## ABOUT THIS TASK
Go through the data and retrieve each line that includes the string "what".

## DATA FOR PROCESSING
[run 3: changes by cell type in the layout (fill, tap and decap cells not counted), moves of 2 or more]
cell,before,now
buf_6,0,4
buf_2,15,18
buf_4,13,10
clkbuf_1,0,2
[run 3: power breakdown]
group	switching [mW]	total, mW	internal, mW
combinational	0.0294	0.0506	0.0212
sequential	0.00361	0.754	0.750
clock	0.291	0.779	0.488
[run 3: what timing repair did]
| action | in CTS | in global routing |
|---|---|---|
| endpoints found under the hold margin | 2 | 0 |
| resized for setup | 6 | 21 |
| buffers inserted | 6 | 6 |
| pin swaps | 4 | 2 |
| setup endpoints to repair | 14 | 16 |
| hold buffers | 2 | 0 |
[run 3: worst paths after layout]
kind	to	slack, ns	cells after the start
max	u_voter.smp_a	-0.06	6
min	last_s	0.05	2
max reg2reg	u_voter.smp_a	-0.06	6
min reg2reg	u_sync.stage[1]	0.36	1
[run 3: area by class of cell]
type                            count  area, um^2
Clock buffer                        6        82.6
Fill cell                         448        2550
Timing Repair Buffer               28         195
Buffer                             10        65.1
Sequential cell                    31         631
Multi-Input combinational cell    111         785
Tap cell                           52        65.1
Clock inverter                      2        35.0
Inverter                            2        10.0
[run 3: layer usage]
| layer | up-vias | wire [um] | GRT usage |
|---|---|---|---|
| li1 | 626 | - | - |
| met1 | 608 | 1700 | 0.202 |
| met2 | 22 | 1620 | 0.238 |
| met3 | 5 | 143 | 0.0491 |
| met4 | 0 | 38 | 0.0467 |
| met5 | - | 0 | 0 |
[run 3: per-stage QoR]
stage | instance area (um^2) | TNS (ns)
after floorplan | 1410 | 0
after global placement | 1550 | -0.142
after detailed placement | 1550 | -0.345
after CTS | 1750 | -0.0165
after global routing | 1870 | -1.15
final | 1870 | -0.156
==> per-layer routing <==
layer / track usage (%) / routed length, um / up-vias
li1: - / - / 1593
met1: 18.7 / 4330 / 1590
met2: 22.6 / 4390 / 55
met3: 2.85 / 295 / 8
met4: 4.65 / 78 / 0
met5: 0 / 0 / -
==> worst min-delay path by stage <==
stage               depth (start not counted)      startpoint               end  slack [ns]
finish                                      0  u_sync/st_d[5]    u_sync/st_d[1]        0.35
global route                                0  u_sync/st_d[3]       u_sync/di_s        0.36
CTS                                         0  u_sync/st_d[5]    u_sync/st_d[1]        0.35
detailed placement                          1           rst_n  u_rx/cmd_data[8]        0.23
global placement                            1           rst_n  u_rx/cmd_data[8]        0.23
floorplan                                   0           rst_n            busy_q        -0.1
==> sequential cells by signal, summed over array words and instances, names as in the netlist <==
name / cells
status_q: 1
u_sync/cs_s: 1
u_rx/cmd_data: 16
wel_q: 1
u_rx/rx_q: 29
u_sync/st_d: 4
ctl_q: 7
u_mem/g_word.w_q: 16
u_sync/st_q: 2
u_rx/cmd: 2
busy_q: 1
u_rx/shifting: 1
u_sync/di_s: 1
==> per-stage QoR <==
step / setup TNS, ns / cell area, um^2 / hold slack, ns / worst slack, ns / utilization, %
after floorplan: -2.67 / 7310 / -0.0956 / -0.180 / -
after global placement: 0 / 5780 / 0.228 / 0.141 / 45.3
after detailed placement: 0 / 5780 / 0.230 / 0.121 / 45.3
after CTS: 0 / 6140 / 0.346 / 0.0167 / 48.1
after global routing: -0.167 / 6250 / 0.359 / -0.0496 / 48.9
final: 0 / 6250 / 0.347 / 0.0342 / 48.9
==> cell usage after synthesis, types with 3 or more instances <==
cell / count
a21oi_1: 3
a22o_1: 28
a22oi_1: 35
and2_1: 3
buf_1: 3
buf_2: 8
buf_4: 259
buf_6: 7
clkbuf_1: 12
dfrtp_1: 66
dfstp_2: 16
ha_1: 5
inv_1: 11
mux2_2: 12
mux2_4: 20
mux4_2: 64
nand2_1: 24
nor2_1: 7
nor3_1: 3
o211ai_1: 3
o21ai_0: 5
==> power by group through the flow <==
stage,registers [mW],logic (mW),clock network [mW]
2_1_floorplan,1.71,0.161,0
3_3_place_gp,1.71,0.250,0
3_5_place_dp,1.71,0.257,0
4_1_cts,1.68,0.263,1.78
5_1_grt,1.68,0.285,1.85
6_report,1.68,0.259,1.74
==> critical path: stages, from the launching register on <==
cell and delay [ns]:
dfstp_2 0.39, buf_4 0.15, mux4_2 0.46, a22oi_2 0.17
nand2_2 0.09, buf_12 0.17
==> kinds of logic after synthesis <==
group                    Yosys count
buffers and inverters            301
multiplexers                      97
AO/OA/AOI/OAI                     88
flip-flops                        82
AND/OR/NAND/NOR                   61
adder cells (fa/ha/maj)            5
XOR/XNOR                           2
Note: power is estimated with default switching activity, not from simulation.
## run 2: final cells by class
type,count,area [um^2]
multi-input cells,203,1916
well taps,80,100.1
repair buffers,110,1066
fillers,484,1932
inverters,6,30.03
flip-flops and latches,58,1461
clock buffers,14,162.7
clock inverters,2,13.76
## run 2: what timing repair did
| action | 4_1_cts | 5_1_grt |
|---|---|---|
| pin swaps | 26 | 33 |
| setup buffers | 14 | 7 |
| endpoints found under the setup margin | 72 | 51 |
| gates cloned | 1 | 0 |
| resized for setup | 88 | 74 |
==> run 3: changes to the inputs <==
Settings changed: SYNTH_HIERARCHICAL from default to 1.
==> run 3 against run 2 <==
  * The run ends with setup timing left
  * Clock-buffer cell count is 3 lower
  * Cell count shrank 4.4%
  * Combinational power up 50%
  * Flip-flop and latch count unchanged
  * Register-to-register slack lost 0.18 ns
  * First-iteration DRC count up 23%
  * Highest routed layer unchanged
**src/rtl/cursor_shadow_regs.sv**
```systemverilog
module cursor_shadow_regs #(
  parameter int DATA_W = 32,
  parameter int MODE_W = 3
) (
  input  logic              clk,
  input  logic              rst_n,
  input  logic              wr_en,
  input  logic [1:0]        wr_addr,
  input  logic [DATA_W-1:0] wr_data,
  input  logic              vblank,
  input  logic [1:0]        rd_addr,
  output logic [DATA_W-1:0] rd_data,
  output logic              cur_enabled,
  output logic              armed
);
  localparam int NREG = 4;
  localparam logic [1:0] A_CTRL = 2'd0;
  localparam logic [1:0] A_POS  = 2'd1;
  localparam logic [1:0] A_BASE = 2'd2;
  localparam logic [1:0] A_CLIP = 2'd3;

  logic [DATA_W-1:0] pend [NREG];
  logic [DATA_W-1:0] act  [NREG];
  logic armed_q, arm_nxt, xfer, wr_mode_on;

  assign wr_mode_on  = |wr_data[MODE_W-1:0];
  assign xfer        = vblank && armed_q && !wr_en;
  assign cur_enabled = |act[A_CTRL][MODE_W-1:0];
  assign rd_data     = act[rd_addr];
  assign armed       = armed_q;

  always_comb begin
    arm_nxt = armed_q;
    if (wr_en) begin
      if (wr_addr == A_BASE)
        arm_nxt = 1'b1;
      else if (wr_addr == A_CTRL && !cur_enabled && wr_mode_on)
        arm_nxt = 1'b1;
      else
        arm_nxt = 1'b0;
    end else if (xfer) begin
      arm_nxt = 1'b0;
    end
  end

  always_ff @(posedge clk) begin
    if (!rst_n) begin
      for (int i = 0; i < NREG; i++) begin
        pend[i] <= '0;
        act[i]  <= '0;
      end
      armed_q <= 1'b0;
    end else begin
      if (wr_en) pend[wr_addr] <= wr_data;
      if (xfer)
        for (int i = 0; i < NREG; i++) act[i] <= pend[i];
      armed_q <= arm_nxt;
    end
  end

  p_base_arms_r3: assert property (@(posedge clk) disable iff (!rst_n)
    wr_en && wr_addr == A_BASE |=> armed);

  p_pos_cancels_r5: assert property (@(posedge clk) disable iff (!rst_n)
    wr_en && (wr_addr == A_POS || wr_addr == A_CLIP) |=> !armed);

  p_enable_arms_r6: assert property (@(posedge clk) disable iff (!rst_n)
    wr_en && wr_addr == A_CTRL && !cur_enabled && wr_data[MODE_W-1:0] != '0 |=> armed);

  p_ctrl_enabled_no_arm_r7: assert property (@(posedge clk) disable iff (!rst_n)
    wr_en && wr_addr == A_CTRL && cur_enabled |=> !armed);

  p_write_beats_vblank_r9: assert property (@(posedge clk) disable iff (!rst_n)
    wr_en && vblank |=> $stable({act[0], act[1], act[2], act[3]}));

  p_xfer_clears_r10: assert property (@(posedge clk) disable iff (!rst_n)
    vblank && armed && !wr_en |=> !armed);

  p_idle_vblank_r10: assert property (@(posedge clk) disable iff (!rst_n)
    !armed |=> $stable({act[0], act[1], act[2], act[3]}));
endmodule

```
==> config.mk <==
export PLATFORM = sky130hd
export DESIGN_NAME = bitshift_unit
export DESIGN_NICKNAME = d
export VERILOG_FILES = /design/src/rtl/bitshift_unit.sv
export SDC_FILE = /design/constraint.sdc
export NUM_CORES = 1
export LEC_CHECK = 0
export BUFFER_PORTS_ARGS = -buffer_cell sky130_fd_sc_hd__buf_2
export CAP_MARGIN = 5
export CELL_PAD_IN_SITES_DETAIL_PLACEMENT = 0
export CELL_PAD_IN_SITES_GLOBAL_PLACEMENT = 2
export CORE_AREA = 8 8 45 47
export DETAILED_ROUTE_END_ITERATION = 12
export DIE_AREA = 0 0 53 55
export PLACE_DENSITY = 0.89
export SLEW_MARGIN = 15
export SYNTH_ARGS = -nofsm -noshare
export SYNTH_HDL_FRONTEND = slang
export SYNTH_SLANG_ARGS = --single-unit
==> constraint.sdc <==
create_clock -name vclk -period 3.33
set_clock_uncertainty 0.1 [all_clocks]
set_input_delay 0.4995 -clock vclk [all_inputs]
set_output_delay 0.4995 -clock vclk [all_outputs]
set_load 0.02 [all_outputs]
--- src/rtl/tsel_ready_set.sv ---
module tsel_ready_set
  import tsel_pkg::*;
#(
  parameter int unsigned N_THREADS = 4
) (
  input  logic                 clk_i,
  input  logic                 rst_ni,
  input  logic [N_THREADS-1:0] stall_i,
  input  logic [N_THREADS-1:0] resume_i,
  output logic [N_THREADS-1:0] ready_o
);

  for (genvar t = 0; t < N_THREADS; t++) begin : g_thr
    thr_event_e ev;
    logic       rdy_q;

    assign ev = thr_event_e'({stall_i[t], resume_i[t]});

    // stall wins over a simultaneous resume
    always_ff @(posedge clk_i or negedge rst_ni) begin
      if (!rst_ni) begin
        rdy_q <= 1'b1;
      end else begin
        case (ev)
          EV_STALL, EV_BOTH: rdy_q <= 1'b0;
          EV_RESUME:         rdy_q <= 1'b1;
          default:           rdy_q <= rdy_q;
        endcase
      end
    end

    assign ready_o[t] = rdy_q;

    a_r4_stall_drops: assert property (@(posedge clk_i) disable iff (!rst_ni)
      stall_i[t] |=> !ready_o[t]);

    a_r6_resume_returns: assert property (@(posedge clk_i) disable iff (!rst_ni)
      (resume_i[t] && !stall_i[t]) |=> ready_o[t]);

    a_r8_quiet_holds: assert property (@(posedge clk_i) disable iff (!rst_ni)
      (!resume_i[t] && !stall_i[t]) |=> $stable(ready_o[t]));
  end

endmodule

--- src/rtl/tsel_age_order.sv ---
module tsel_age_order #(
  parameter int unsigned N_THREADS = 4,
  parameter int unsigned IDW       = 2
) (
  input  logic                 clk_i,
  input  logic                 rst_ni,
  input  logic [N_THREADS-1:0] ready_i,
  input  logic                 issue_i,
  output logic                 pick_valid_o,
  output logic [IDW-1:0]       pick_id_o
);

  // slot 0 = least recently issued
  logic [N_THREADS-1:0][IDW-1:0] order_q, order_d;
  logic [IDW-1:0]                pick_pos;

  always_comb begin
    pick_valid_o = 1'b0;
    pick_pos     = '0;
    for (int i = N_THREADS - 1; i >= 0; i--) begin
      if (ready_i[order_q[i]]) begin
        pick_valid_o = 1'b1;
        pick_pos     = IDW'(i);
      end
    end
  end

  assign pick_id_o = order_q[pick_pos];

  // issued entry moves to the tail, younger entries shift up
  always_comb begin
    order_d = order_q;
    if (issue_i) begin
      for (int i = 0; i < N_THREADS - 1; i++) begin
        if (i >= int'(pick_pos)) order_d[i] = order_q[i+1];
      end
      order_d[N_THREADS-1] = order_q[pick_pos];
    end
  end

  always_ff @(posedge clk_i or negedge rst_ni) begin
    if (!rst_ni) begin
      for (int i = 0; i < N_THREADS; i++) order_q[i] <= IDW'(i);
    end else begin
      order_q <= order_d;
    end
  end

  logic [N_THREADS-1:0] present;
  always_comb begin
    present = '0;
    for (int i = 0; i < N_THREADS; i++) present[order_q[i]] = 1'b1;
  end

  a_r3_order_perm: assert property (@(posedge clk_i) disable iff (!rst_ni)
    $countones(present) == N_THREADS);

  a_r3_issued_moves_last: assert property (@(posedge clk_i) disable iff (!rst_ni)
    issue_i |=> order_q[N_THREADS-1] == $past(pick_id_o));

  a_r3_order_hold: assert property (@(posedge clk_i) disable iff (!rst_ni)
    !issue_i |=> $stable(order_q));

endmodule
===== config.mk =====
export PLATFORM = sky130hd
export DESIGN_NAME = mpt_master_timer
export DESIGN_NICKNAME = d
export VERILOG_FILES = /design/src/rtl/mpt_pkg.sv /design/src/rtl/mpt_prescaler.sv /design/src/rtl/mpt_period_reg.sv /design/src/rtl/mpt_counter.sv /design/src/rtl/mpt_master_timer.sv
export SDC_FILE = /design/constraint.sdc
export NUM_CORES = 1
export LEC_CHECK = 0
export BUFFER_PORTS_ARGS = -buffer_cell sky130_fd_sc_hd__buf_2
export CAP_MARGIN = 0
export CORE_AREA = 2 2 92 94
export CTS_CLUSTER_SIZE = 10
export DETAILED_ROUTE_END_ITERATION = 12
export DIE_AREA = 0 0 94 96
export HOLD_SLACK_MARGIN = 0.02
export PLACE_DENSITY_LB_ADDON = 0.3
export SYNTH_ARGS = -nofsm -noshare
export SYNTH_HDL_FRONTEND = slang
export SYNTH_SLANG_ARGS = --single-unit
export TNS_END_PERCENT = 5

===== constraint.sdc =====
create_clock -name clk -period 10.7 [get_ports clk]
set_input_delay 0 -clock clk [delete_from_list [all_inputs] [get_ports clk]]
set_output_delay 0 -clock clk [all_outputs]
set_load 0.02 [all_outputs]
File: src/rtl/fcmd_pkg.sv
package fcmd_pkg;
  localparam logic [7:0] C_RESET = 8'hF0;
  localparam logic [7:0] C_UL1   = 8'hAA;
  localparam logic [7:0] C_UL2   = 8'h55;
  localparam logic [7:0] C_ID    = 8'h90;
  localparam logic [7:0] C_ID2   = 8'h00;
  localparam logic [7:0] C_PROG  = 8'hA0;
  localparam logic [7:0] C_ERASE = 8'h80;
  localparam logic [7:0] C_PROT  = 8'h9A;
  localparam logic [7:0] C_PAGE  = 8'h40;
  localparam logic [7:0] C_BLOCK = 8'h30;
  localparam logic [7:0] C_AREA  = 8'h20;
  localparam logic [7:0] C_CODE  = 8'h11;
  localparam logic [7:0] C_CHIP  = 8'h10;

  typedef enum logic [3:0] {
    OP_RESET = 4'd0, OP_ID = 4'd1, OP_PROG = 4'd2, OP_PAGE = 4'd3, OP_BLOCK = 4'd4,
    OP_AREA = 4'd5, OP_CODE = 4'd6, OP_CHIP = 4'd7, OP_PROT = 4'd8
  } op_e;

  typedef enum logic [3:0] {
    ST_IDLE, ST_UL2, ST_CMD, ST_IDA, ST_IDW, ST_PROT, ST_PROG, ST_ER4, ST_ER5, ST_ER6
  } st_e;
endpackage

File: src/rtl/fcmd_field.sv
module fcmd_field #(
  parameter int CF_W = 8
) (
  input  logic [CF_W-1:0] field_i,
  output logic            f55_o,
  output logic            faa_o
);
  assign f55_o = (field_i == CF_W'(8'h55));
  assign faa_o = (field_i == CF_W'(8'hAA));
endmodule

File: src/rtl/fcmd_pdata.sv
module fcmd_pdata #(
  parameter int DW     = 32,
  parameter int NWORDS = 4,
  localparam int IDXW  = (NWORDS > 1) ? $clog2(NWORDS) : 1
) (
  input  logic                 clk_i,
  input  logic                 rst_ni,
  input  logic                 we_i,
  input  logic [IDXW-1:0]      idx_i,
  input  logic [DW-1:0]        data_i,
  output logic [DW*NWORDS-1:0] words_o
);
  for (genvar g = 0; g < NWORDS; g++) begin : g_word
    logic [DW-1:0] w_q;
    always_ff @(posedge clk_i or negedge rst_ni) begin
      if (!rst_ni)                                w_q <= '0;
      else if (we_i && idx_i == IDXW'(g))         w_q <= data_i;
    end
    assign words_o[g*DW +: DW] = w_q;
  end
endmodule

File: src/rtl/fcmd_fsm.sv
module fcmd_fsm
  import fcmd_pkg::*;
#(
  parameter int AW     = 32,
  parameter int NWORDS = 4,
  localparam int IDXW  = (NWORDS > 1) ? $clog2(NWORDS) : 1
) (
  input  logic            clk_i,
  input  logic            rst_ni,
  input  logic            acc_i,
  input  logic            rd_valid_i,
  input  logic [AW-1:0]   addr_i,
  input  logic [7:0]      code_i,
  input  logic            f55_i,
  input  logic            faa_i,
  output logic            fire_o,
  output op_e             op_o,
  output logic            we_o,
  output logic [IDXW-1:0] idx_o,
  output logic            id_wait_o
);
  localparam logic [IDXW-1:0] LAST = IDXW'(NWORDS - 1);

  st_e             st_q, st_d;
  logic [IDXW-1:0] cnt_q, cnt_d;
  logic [AW-1:0]   paddr_q, paddr_d;

  always_comb begin
    st_d = st_q; cnt_d = cnt_q; paddr_d = paddr_q;
    fire_o = 1'b0; op_o = OP_RESET; we_o = 1'b0;
    if (st_q == ST_IDW && rd_valid_i) st_d = ST_IDLE;
    if (acc_i) begin
      if (code_i == C_RESET && st_q != ST_PROG) begin
        fire_o = 1'b1; op_o = OP_RESET; st_d = ST_IDLE;
      end else begin
        st_d = ST_IDLE;  // any mismatch aborts
        case (st_q)
          ST_IDLE: if (code_i == C_UL1 && f55_i) st_d = ST_UL2;
          ST_UL2:  if (code_i == C_UL2 && faa_i) st_d = ST_CMD;
          ST_CMD: if (f55_i) begin
            case (code_i)
              C_ID:    st_d = ST_IDA;
              C_PROG:  begin st_d = ST_PROG; cnt_d = '0; end
              C_ERASE: st_d = ST_ER4;
              C_PROT:  st_d = ST_PROT;
              default: st_d = ST_IDLE;
            endcase
          end
          ST_IDA: if (code_i == C_ID2) begin
            fire_o = 1'b1; op_o = OP_ID; st_d = ST_IDW;
          end
          ST_PROT: if (code_i == C_PROT) begin
            fire_o = 1'b1; op_o = OP_PROT;
          end
          ST_PROG: if (cnt_q == '0 || addr_i == paddr_q) begin
            we_o = 1'b1;
            if (cnt_q == '0) paddr_d = addr_i;
            if (cnt_q == LAST) begin
              fire_o = 1'b1; op_o = OP_PROG;
            end else begin
              cnt_d = cnt_q + IDXW'(1); st_d = ST_PROG;
            end
          end
          ST_ER4: if (code_i == C_UL1 && f55_i) st_d = ST_ER5;
          ST_ER5: if (code_i == C_UL2 && faa_i) st_d = ST_ER6;
          ST_ER6: begin
            fire_o = 1'b1;
            if      (code_i == C_PAGE)          op_o = OP_PAGE;
            else if (code_i == C_BLOCK)         op_o = OP_BLOCK;
            else if (code_i == C_AREA)          op_o = OP_AREA;
            else if (code_i == C_CODE && f55_i) op_o = OP_CODE;
            else if (code_i == C_CHIP && f55_i) op_o = OP_CHIP;
            else                                fire_o = 1'b0;
          end
          default: st_d = ST_IDLE;
        endcase
      end
    end
  end

  always_ff @(posedge clk_i or negedge rst_ni) begin
    if (!rst_ni) begin
      st_q <= ST_IDLE; cnt_q <= '0; paddr_q <= '0;
    end else begin
      st_q <= st_d; cnt_q <= cnt_d; paddr_q <= paddr_d;
    end
  end

  assign idx_o     = cnt_q;
  assign id_wait_o = (st_q == ST_IDW);
endmodule

File: src/rtl/fcmd_decoder.sv
module fcmd_decoder
  import fcmd_pkg::*;
#(
  parameter int AW     = 32,
  parameter int DW     = 32,
  parameter int CF_LSB = 4,
  parameter int CF_W   = 8,
  parameter int NWORDS = 4,
  localparam int IDXW  = (NWORDS > 1) ? $clog2(NWORDS) : 1
) (
  input  logic                 clk_i,
  input  logic                 rst_ni,
  input  logic                 wr_valid_i,
  input  logic [AW-1:0]        wr_addr_i,
  input  logic [DW-1:0]        wr_data_i,
  input  logic                 rd_valid_i,
  input  logic                 busy_i,
  output logic                 op_valid_o,
  output logic [3:0]           op_code_o,
  output logic [AW-1:0]        op_addr_o,
  output logic [DW*NWORDS-1:0] op_data_o,
  output logic                 id_sel_o
);
  logic            acc, f55, faa, fire, we;
  op_e             op;
  logic [IDXW-1:0] idx;

  assign acc = wr_valid_i && !busy_i;

  fcmd_field #(.CF_W(CF_W)) u_field (
    .field_i(wr_addr_i[CF_LSB +: CF_W]), .f55_o(f55), .faa_o(faa)
  );

  fcmd_fsm #(.AW(AW), .NWORDS(NWORDS)) u_fsm (
    .clk_i, .rst_ni, .acc_i(acc), .rd_valid_i, .addr_i(wr_addr_i),
    .code_i(wr_data_i[7:0]), .f55_i(f55), .faa_i(faa),
    .fire_o(fire), .op_o(op), .we_o(we), .idx_o(idx), .id_wait_o(id_sel_o)
  );

  fcmd_pdata #(.DW(DW), .NWORDS(NWORDS)) u_pdata (
    .clk_i, .rst_ni, .we_i(we), .idx_i(idx), .data_i(wr_data_i), .words_o(op_data_o)
  );

  always_ff @(posedge clk_i or negedge rst_ni) begin
    if (!rst_ni) begin
      op_valid_o <= 1'b0; op_code_o <= 4'd0; op_addr_o <= '0;
    end else begin
      op_valid_o <= fire;
      if (fire) begin
        op_code_o <= op;
        op_addr_o <= wr_addr_i;
      end
    end
  end
endmodule
## config.mk

```make
export PLATFORM = sky130hd
export DESIGN_NAME = dmahs_unit
export DESIGN_NICKNAME = d
export VERILOG_FILES = /design/src/rtl/dmahs_pkg.sv /design/src/rtl/dmahs_sync.sv /design/src/rtl/dmahs_detect.sv /design/src/rtl/dmahs_ack.sv /design/src/rtl/dmahs_unit.sv
export SDC_FILE = /design/constraint.sdc
export NUM_CORES = 1
export LEC_CHECK = 0
export BUFFER_PORTS_ARGS = -buffer_cell sky130_fd_sc_hd__buf_2
export CORE_ASPECT_RATIO = 0.9
export CORE_MARGIN = 4
export CORE_UTILIZATION = 50
export DETAILED_ROUTE_END_ITERATION = 10
export HOLD_SLACK_MARGIN = 0.08
export PLACE_DENSITY = 0.79
export SETUP_SLACK_MARGIN = 0.4
export SLEW_MARGIN = 0
export SYNTH_ARGS = -nofsm -noshare
export SYNTH_HDL_FRONTEND = slang
export SYNTH_SLANG_ARGS = --single-unit
```

## constraint.sdc

```tcl
create_clock -name clk -period 4.25 [get_ports clk]
set_input_delay 0.2125 -clock clk [delete_from_list [all_inputs] [get_ports clk]]
set_output_delay 0.2125 -clock clk [all_outputs]
set_load 0.02 [all_outputs]
```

## RESULT
[run 3: what timing repair did]
## run 2: what timing repair did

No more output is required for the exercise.